Dataset records:
[Start of section]

`src/rtl/mux_ser_pkg.sv`:
```
// rtl/mux_ser_pkg.sv - shared state encoding for the mux serializer
package mux_ser_pkg;

    typedef enum logic {
        IDLE  = 1'b0,
        SHIFT = 1'b1
    } ser_state_t;

endpackage

```
`src/rtl/mux_nto1.sv`:
```
// rtl/mux_nto1.sv - WIDTH:1 bit select, out-of-range indices yield 0
module mux_nto1 #(
    parameter int WIDTH = 16,
    parameter int SEL_W = $clog2(WIDTH)
) (
    input  logic [WIDTH-1:0] data,
    input  logic [SEL_W-1:0] sel,
    output logic             y
);

    // Compare-per-bit form keeps non-power-of-two widths free of unreachable index slots.
    always_comb begin
        y = 1'b0;
        for (int i = 0; i < WIDTH; i++) begin
            if (sel == SEL_W'(i)) begin
                y = data[i];
            end
        end
    end

endmodule

```
`src/rtl/mux_serializer.sv`:
```
// rtl/mux_serializer.sv - parallel word to serial bit stream via an indexed mux
module mux_serializer
    import mux_ser_pkg::*;
#(
    parameter  int WIDTH     = 16,
    parameter  bit LSB_FIRST = 1'b1,
    localparam int SEL_W     = $clog2(WIDTH)
) (
    input  logic             clk,
    input  logic             rst,
    input  logic             load_valid,
    output logic             load_ready,
    input  logic [WIDTH-1:0] load_data,
    input  logic             en,
    output logic             ser_out,
    output logic             ser_valid,
    output logic [SEL_W-1:0] sel,
    output logic             done
);

    localparam logic [SEL_W-1:0] FIRST_IDX = LSB_FIRST ? SEL_W'(0) : SEL_W'(WIDTH - 1);
    localparam logic [SEL_W-1:0] LAST_IDX  = LSB_FIRST ? SEL_W'(WIDTH - 1) : SEL_W'(0);

    ser_state_t       state, state_next;
    logic [WIDTH-1:0] held, held_next;
    logic [SEL_W-1:0] sel_next;
    logic             done_next;
    logic             mux_bit;

    mux_nto1 #(
        .WIDTH (WIDTH),
        .SEL_W (SEL_W)
    ) u_mux (
        .data (held),
        .sel  (sel),
        .y    (mux_bit)
    );

    always_ff @(posedge clk) begin
        if (rst) begin
            state <= IDLE;
            held  <= '0;
            sel   <= '0;
            done  <= 1'b0;
        end else begin
            state <= state_next;
            held  <= held_next;
            sel   <= sel_next;
            done  <= done_next;
        end
    end

    always_comb begin
        state_next = state;
        held_next  = held;
        sel_next   = sel;
        done_next  = 1'b0;
        load_ready = 1'b0;
        ser_valid  = 1'b0;
        case (state)
            IDLE: begin
                load_ready = 1'b1;
                if (load_valid) begin
                    held_next  = load_data;
                    sel_next   = FIRST_IDX;
                    state_next = SHIFT;
                end
            end
            SHIFT: begin
                ser_valid = 1'b1;
                // Final index exits before stepping, so sel never wraps past the word.
                if (en) begin
                    if (sel == LAST_IDX) begin
                        state_next = IDLE;
                        done_next  = 1'b1;
                    end else if (LSB_FIRST) begin
                        sel_next = sel + SEL_W'(1);
                    end else begin
                        sel_next = sel - SEL_W'(1);
                    end
                end
            end
            default: state_next = IDLE;
        endcase
        ser_out = ser_valid & mux_bit;
    end

endmodule

```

[End of section]

_Task_: Please go through the data above and copy each line that has the word "IDLE".

_Output for this task_:
        IDLE  = 1'b0,
            state <= IDLE;
            IDLE: begin
                        state_next = IDLE;
            default: state_next = IDLE;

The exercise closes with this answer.